■ **TASK DETAILS**:
Scan the records for "cycle" and copy each line that contains it.
┄┄┄┄┄┄┄┄┄┄┄┄┄┄┄┄┄┄┄┄
===== config.mk =====
export PLATFORM = sky130hd
export DESIGN_NAME = mul16_seq
export DESIGN_NICKNAME = d
export VERILOG_FILES = /design/src/rtl/mul16_seq.sv
export SDC_FILE = /design/constraint.sdc
export NUM_CORES = 1
export LEC_CHECK = 0
export CAP_MARGIN = 5
export CORE_MARGIN = 2
export CORE_UTILIZATION = 24
export DETAILED_ROUTE_END_ITERATION = 8
export GPL_ROUTABILITY_DRIVEN = 0
export PLACE_DENSITY_LB_ADDON = 0.3
export SLEW_MARGIN = 5
export SYNTH_ARGS = -nofsm -noshare
export SYNTH_HDL_FRONTEND = slang
export SYNTH_SLANG_ARGS = --single-unit

===== constraint.sdc =====
create_clock -name clk -period 10.7 [get_ports clk]
set_input_delay 1.07 -clock clk [delete_from_list [all_inputs] [get_ports clk]]
set_output_delay 1.07 -clock clk [all_outputs]
set_load 0.005 [all_outputs]

===== src/rtl/mul16_seq.sv =====
// Sequential 16x16 signed multiplier (shift-and-add, one multiplier bit per cycle).
// Returns the low 16 product bits plus a signed-overflow flag after a 16-cycle RUN phase.
module mul16_seq (
    input  logic        clk,
    input  logic        rst,
    input  logic        start,
    input  logic [15:0] a,
    input  logic [15:0] b,
    output logic        busy,
    output logic        done,
    output logic [15:0] product,
    output logic        overflow
);

    localparam int unsigned W  = 16;
    localparam int unsigned AW = 32;
    localparam int unsigned CW = 4;

    localparam logic [1:0] S_IDLE = 2'd0;
    localparam logic [1:0] S_RUN  = 2'd1;
    localparam logic [1:0] S_DONE = 2'd2;

    logic [1:0]    r_state;
    logic [1:0]    w_state_next;
    logic [W-1:0]  r_a;
    logic [W-1:0]  r_b;
    logic [AW-1:0] r_acc;
    logic [CW-1:0] r_cnt;

    logic          w_accept;
    logic          w_sign_bit;
    logic          w_last;
    logic [AW-1:0] w_addend;
    logic [AW-1:0] w_acc_next;
    logic          w_ovf_next;

    // Partial-product step; the MSB of b carries weight -2^15, hence the subtract.
    always_comb begin
        w_accept   = (r_state == S_IDLE) && start;
        w_sign_bit = (r_cnt == CW'(W - 1));
        w_last     = (r_state == S_RUN) && w_sign_bit;
        w_addend   = {{W{r_a[W-1]}}, r_a} << r_cnt;
        w_acc_next = r_acc;
        if (r_b[r_cnt]) begin
            if (w_sign_bit) begin
                w_acc_next = r_acc - w_addend;
            end else begin
                w_acc_next = r_acc + w_addend;
            end
        end
        w_ovf_next = !((&w_acc_next[AW-1:W-1]) || !(|w_acc_next[AW-1:W-1]));
    end

    always_comb begin
        w_state_next = r_state;
        case (r_state)
            S_IDLE:  if (start) w_state_next = S_RUN;
            S_RUN:   if (w_sign_bit) w_state_next = S_DONE;
            S_DONE:  w_state_next = S_IDLE;
            default: w_state_next = S_IDLE;
        endcase
    end

    always_ff @(posedge clk or posedge rst) begin
        if (rst) begin
            r_state <= S_IDLE;
            busy    <= 1'b0;
            done    <= 1'b0;
        end else begin
            r_state <= w_state_next;
            busy    <= (w_state_next == S_RUN);
            done    <= (w_state_next == S_DONE);
        end
    end

    // Operand capture, accumulation and result registers.
    always_ff @(posedge clk or posedge rst) begin
        if (rst) begin
            r_a      <= '0;
            r_b      <= '0;
            r_acc    <= '0;
            r_cnt    <= '0;
            product  <= '0;
            overflow <= 1'b0;
        end else begin
            if (w_accept) begin
                r_a   <= a;
                r_b   <= b;
                r_acc <= '0;
                r_cnt <= '0;
            end else if (r_state == S_RUN) begin
                r_acc <= w_acc_next;
                r_cnt <= r_cnt + CW'(1);
            end
            if (w_last) begin
                product  <= w_acc_next[W-1:0];
                overflow <= w_ovf_next;
            end
        end
    end

endmodule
┄┄┄┄┄┄┄┄┄┄┄┄┄┄┄┄┄┄┄┄
■ **TASK OUTPUT**:
// Sequential 16x16 signed multiplier (shift-and-add, one multiplier bit per cycle).
// Returns the low 16 product bits plus a signed-overflow flag after a 16-cycle RUN phase.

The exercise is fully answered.